The mobile data/internet subscriptions through GPRS/EDGE and 3G continue to dominate internet subscriptions and accounted for 99 per cent of the total subscriptions during the period.
Wow, that statistic is stunning. Now I thought that mobile data had a commanding position in Internet access models, but 99%? No wonder that mobile phones are killing the cybercafé business model. This should be a clarion call to all webmasters too – you better have a mobile version of your site if you want to reach Kenyans.
Now what might this statistic say to fixed or wireless ISPs in Kenya?
I think that those statistics may be misleading. Generally, operators in Africa don’t have data plans! All is “pay as you go”. And whoever has a GPRS / EDGE or 3G compatible phone on the network can access mobile data. But do they?
I am afraid these statistics are counting any of those phone owners as mobile subscriber! Even in that case, it is more relevant to have a look on the volume of data exchanged in the different sorts of subscriptions before concluding.
That’s great how mobile data plans can give Kenya the ability to skip the entire wired (literally) infrastructure – leapfrogging a generation of technology. Fascinating post.
I think there are two things which define data subscriptions. First is the access model and second is the offering model. The best mode of access in Africa is the mobile (3G, GPRS, EDGE) and that’s where Kenya get’s it. And that’s where wireless providers edge out the wired providers, although wireless providers sometimes provide wired access as well. There’s always been debate about the best model of offering data services. Data plans VS pay as you go. For me it’s pay as you go. Data plans make more money for providers in the short term but pay as you go promotes usage. Data plans cap usage. If operators embrace the pay as you go model, these number will go even higher
GPRS/Edge is Toy Broadband
People’s demand for sophistication grows fast.

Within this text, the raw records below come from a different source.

What follows belongs to an exercise in optimizing a design on an open flow for small area, a short achievable clock period and few clock cycles; a production flow would make more cautious choices.
At most, simulation tests tie the RTL to the original design; equivalence was not proved.
Power figures rest on the tool's default switching activity, not on a simulated workload.

## CONVCOR
module CONVCOR(
  input             clk,
  input             rst_n,
  input             in_valid,
  input      [15:0] in_a,
  input      [15:0] in_b,
  input             in_mode,
  output            out_valid,
  output     [35:0] out
);
clock: 10.0 ns
lec_check: 0
cap_margin: 20
core_margin: 2
core_utilization: 40
cts_cluster_diameter: 80
cts_cluster_size: 24
place_density: 0.75
slew_margin: 20
standard.sh (not shown) runs the stock make flow with config.mk's settings and CLKGATE_MAP_FILE= SYNTH_SCRIPT=/design/flow/synth_recipe.tcl, a recipe that flattens the netlist after the stock synthesis.
==> flow/flow/run.sh <==
#!/bin/bash
set -euo pipefail
bash standard.sh SETUP_SLACK_MARGIN=6.8 "BUFFER_PORTS_ARGS=-buffer_cell sky130_fd_sc_hd__buf_2" finish > make_finish.log 2>&1
Testbench counts at the start, summed over its fixed seeds: cycles 21,468.
Change:
Settings changed: CORE_UTILIZATION 40 to 55, PLACE_DENSITY 0.75 to unset.
Routed wire length goes down by about 3.8%; sequential power is about the same; setup slack improves by 0.088 ns; area after synthesis is unchanged; utilization went up by 16 points; critical path depth falls by 1; global-route usage grows by 5.6 points; maximum frequency rose by about 2.7%.
Change:
Settings changed: CORE_UTILIZATION 55 to 40, CTS_CLUSTER_DIAMETER 80 to 70, CTS_CLUSTER_SIZE 24 to 30.
Effect: Worst setup slack is worse by 0.031 ns. Hold slack is better by 0.0076 ns. Combinational power hardly moves. Final area rose by a few percent. Clock skew rose by 0.013 ns. Sequential share of layout area fell by 1.5 points. Die area rose by well over a third. Synthesized cell count is unchanged.
Change:
==> flow/flow/run.sh (replaced) <==
#!/bin/bash
set -euo pipefail
bash standard.sh SETUP_SLACK_MARGIN=6.9 "BUFFER_PORTS_ARGS=-buffer_cell sky130_fd_sc_hd__buf_2" finish > make_finish.log 2>&1
Settings changed: CORE_UTILIZATION 40 to 55, CTS_CLUSTER_DIAMETER 70 to 80, CTS_CLUSTER_SIZE 30 to 24.
Effect:
- The new run went through all stages and came out clean
- sequential share of layout area is higher by 0.27 points
- worst hold slack is about the same
- fmax rises slightly
- sequential power falls by a few percent
- count of clock-buffer cells in the layout stays the same


v33:
CONVCOR, a different RTL version from the one above (not shown whole).
For scale: ~1,600 cells after synthesis, roughly 73 I/O pins, about 18,000 um2 of cells after synthesis.
==> flow/design.v (excerpt) <==
module CONVCOR(
  input             clk,
  input             rst_n,
  input             in_valid,
  input      [15:0] in_a,
  input      [15:0] in_b,
  input             in_mode,
  output            out_valid,
  output     [35:0] out
);
export LEC_CHECK = 0
export CAP_MARGIN = 20
export CORE_MARGIN = 2
export CORE_UTILIZATION = 40
export SLEW_MARGIN = 20
create_clock -name core_clock -period 10.0 [get_ports {clk}]
==> flow/flow/run.sh <==
#!/bin/bash
set -euo pipefail
bash standard.sh SETUP_SLACK_MARGIN=6.8 "BUFFER_PORTS_ARGS=-buffer_cell sky130_fd_sc_hd__buf_2" finish > make_finish.log 2>&1
v33 went all the way through synthesis, placement and routing and the layout is clean on timing, DRC and antenna.
## Diff of input files: v40 against v33
==> flow/flow/run.sh <==
#!/bin/bash
set -euo pipefail
bash standard.sh SETUP_SLACK_MARGIN=6.6 finish > make_finish.log 2>&1
Results
- Per the final summary, v40 finished and its layout is clean on timing, DRC and antenna.
- In the tables for v33 and v40, area taken by flip-flops and latches reads higher with v33.
- Final estimated routing congestion in global placement across v33 and v40: no real change.
- v40 against v33: actual slew at the worst max-slew pin shows an increase of 0.029 ns, met3 wirelength from detailed routing shows a reduction of about 15%, final cell utilization of the core shows no meaningful change.
Changes in v43 relative to v40:
==> flow/flow/run.sh <==
#!/bin/bash
set -euo pipefail
bash standard.sh SETUP_SLACK_MARGIN=6.6 "BUFFER_PORTS_ARGS=-buffer_cell sky130_fd_sc_hd__buf_2" finish > make_finish.log 2>&1
Row first-pass GRT wire length: v43 lower / v40 higher
v43 vs. v40: final cell count stayed essentially flat, fmax rose by 1.9%.
Summary of v43 over v40: post-layout utilization of the core decreased by 0.74 points relative to the old numbers; design area decreased by about 1.6% relative to the old numbers; routed length on met3 increased by about 10% relative to the old numbers.
Cmp v40 and v43 / sequential portion of the cell area / higher: v43
No run of this note included a check of the RTL's function; only the layout flow was run.


## run 1
Another version of the RTL of CONVCOR (not shown whole).
Size in the first run: about 320 flip-flops, ~73 I/O pins.
Design CONVCOR, start of the top module:
module CONVCOR(
  input             clk,
  input             rst_n,
  input             in_valid,
  input      [15:0] in_a,
  input      [15:0] in_b,
  input             in_mode,
  output            out_valid,
  output     [35:0] out
);
==> flow/config.mk <==
export PLATFORM = sky130hd
export DESIGN_NAME = CONVCOR
export DESIGN_NICKNAME = CONVCOR
export VERILOG_FILES = /design/flow/design.v
export SDC_FILE = /design/flow/constraint.sdc
export NUM_CORES = 4
export LEC_CHECK = 0
export CAP_MARGIN = 20
export CORE_MARGIN = 2
export CORE_UTILIZATION = 55
export CTS_CLUSTER_DIAMETER = 80
export CTS_CLUSTER_SIZE = 24
export SLEW_MARGIN = 20
==> flow/constraint.sdc <==
create_clock -name core_clock -period 10.0 [get_ports {clk}]
set_input_delay 2.0000 -clock core_clock [delete_from_list [all_inputs] [get_ports {clk}]]
set_output_delay 2.0000 -clock core_clock [all_outputs]
set_load 0.01 [all_outputs]
==> flow/flow/run.sh <==
#!/bin/bash
set -euo pipefail
bash standard.sh SETUP_SLACK_MARGIN=6.7 "BUFFER_PORTS_ARGS=-buffer_cell sky130_fd_sc_hd__buf_2" finish > make_finish.log 2>&1
Testbench counts of run 1, summed over its fixed seeds: cycles 21,468.
For run 2, these inputs were changed with respect to run 1:
Settings: CORE_UTILIZATION now 65, was 55.
==> flow/flow/run.sh <==
#!/bin/bash
set -euo pipefail
bash standard.sh SETUP_SLACK_MARGIN=6.8 "BUFFER_PORTS_ARGS=-buffer_cell sky130_fd_sc_hd__buf_2" finish > make_finish.log 2>&1
Notes after the runs:
Per the comparison of run 2 with run 1, via count up 218; wire length down about 1.7%; via count of the first global-routing pass up 96; power after layout flat; non-filler instance count after layout down 3.4%. Run 2 -> run 1: clock tree buffer depth delta 0, exact match. Run 2 against run 1: area growth from synthesis to layout has decreased; worst setup slack has increased; chip width has decreased. Register share of the cell area in run 2 is 0.45 points higher than in run 1.
### run 2 -> run 3
Settings: a change of CORE_UTILIZATION from 65 to 55.
==> comparison <==
Per the final summary, run 3 finished and its layout is clean on timing, DRC and antenna.
Run 2 vs run 3, critical path launch point: ov vs ovn
Cmp run 2 and run 3 / data arrival time of the critical path / lower: run 3
Delta (run 3 minus run 2): met2 wire length decreased 0.64%; post-layout total power moved up; global-route usage now sits lower.


Another version of the RTL of CONVCOR (not shown whole).
Size: about 330 flip-flops, about 73 I/O pins.
==> flow/design.v (excerpt) <==
module CONVCOR(
  input             clk,
  input             rst_n,
  input             in_valid,
  input      [15:0] in_a,
  input      [15:0] in_b,
  input             in_mode,
  output            out_valid,
  output     [35:0] out
);
make LEC_CHECK=0 CAP_MARGIN=20 CORE_MARGIN=2 CORE_UTILIZATION=40 SETUP_SLACK_MARGIN=5 SLEW_MARGIN=20 finish   # period 10.0 ns
run.sh (not shown) runs the stock make flow with config.mk's settings and CLKGATE_MAP_FILE= SYNTH_SCRIPT=/design/flow/synth_recipe.tcl, a recipe that flattens the netlist after the stock synthesis.
Stock flow here: none of the scripts above is used.
Rerun with:
==> flow/flow/run.sh (new file) <==
#!/bin/bash
set -euo pipefail
bash standard.sh SETUP_SLACK_MARGIN=6.3 finish > make_finish.log 2>&1
==> flow/standard.sh (new file) <==
#!/bin/bash
# synth_recipe.tcl (not shown) runs the flow's synth.tcl, then flattens the netlist and writes it again
# the make line also repeats each setting of config.mk as NAME=value (left out here)
make -C /OpenROAD-flow-scripts/flow DESIGN_CONFIG=/design/flow/config.mk WORK_HOME=/design/flow/orfs CLKGATE_MAP_FILE= SYNTH_SCRIPT=/design/flow/synth_recipe.tcl "${@:-finish}"
--- a/flow/config.mk
+++ b/flow/config.mk
@@ -10,3 +10,2 @@
 export CORE_UTILIZATION = 40
-export SETUP_SLACK_MARGIN = 5
 export SLEW_MARGIN = 20
removed: flow/run.sh
After rerunning: Setup slack improves by 0.89 ns. Total power rises by 0.85%. Via count rises by 1.2%. Sequential power barely changes. Register-to-register slack improves by 0.97 ns. Worst hold slack improves by 0.026 ns. Routed wire length rises by about 3.3%. Clock skew barely changes. Sequential cell count is unchanged.
Rerun with:
==> flow/flow/run.sh (replaced) <==
#!/bin/bash
set -euo pipefail
bash standard.sh SETUP_SLACK_MARGIN=7 finish > make_finish.log 2>&1
The changed run finished clean.
Register-to-register slack improves by 0.17 ns.
Cell area grows by 15%.
Worst hold slack degrades by 0.033 ns.
Worst setup slack degrades by 0.011 ns.
Synthesized area does not change.
Function was not checked in any run of this note: the RTL went through the layout flow alone.


CONVCOR with an RTL version that a note above also has.
Size: ~1,500 cells after synthesis, ~320 flip-flops, ~73 I/O pins, about 17,000 µm² of cells after synthesis.
Settings: LEC_CHECK=0, CAP_MARGIN=20, CORE_MARGIN=2, CORE_UTILIZATION=40, SLEW_MARGIN=20; clock period 10.0 ns.
standard.sh (not shown) runs the stock make flow with config.mk's settings and CLKGATE_MAP_FILE= SYNTH_SCRIPT=/design/flow/synth_recipe.tcl, a recipe that flattens the netlist after the stock synthesis.
==> flow/flow/run.sh <==
#!/bin/bash
set -euo pipefail
bash standard.sh SETUP_SLACK_MARGIN=6.6 "BUFFER_PORTS_ARGS=-buffer_cell sky130_fd_sc_hd__buf_2" finish > make_finish.log 2>&1
Testbench counts at the start, summed over its fixed seeds: cycles 21,468.
Edit:
==> flow/flow/run.sh (replaced) <==
#!/bin/bash
set -euo pipefail
bash standard.sh SETUP_SLACK_MARGIN=6.8 "BUFFER_PORTS_ARGS=-buffer_cell sky130_fd_sc_hd__buf_2" finish > make_finish.log 2>&1
- CORE_UTILIZATION: 40 -> 65
- CTS_CLUSTER_DIAMETER: not set -> 80
- CTS_CLUSTER_SIZE: not set -> 24
The new run finished with timing, DRC and antenna clean.
Core utilization rose by 25 points.
Synthesized cell count is unchanged.
Worst setup slack gets better by 0.042 ns.
Register-to-register slack improves by 0.10 ns.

I’ve set up sites in places where they’ve not seen a PC nor a bloke as ugly as me before.
I’d naively thought, well, let’s give them some free games for a while.
within a few weeks they’ve been chatting to new found friends in the capital city and DEMANDING the latest online highspeed games available to play as well.
Speed of sophistication and frustration is fast.
GPRS/Edge doesn’t cut it, 3G won’t satisfy.
They’ll want real broadband.
That’ll mean a fixed line service,
Then you’ll see smart cyber cafes suddenly returning.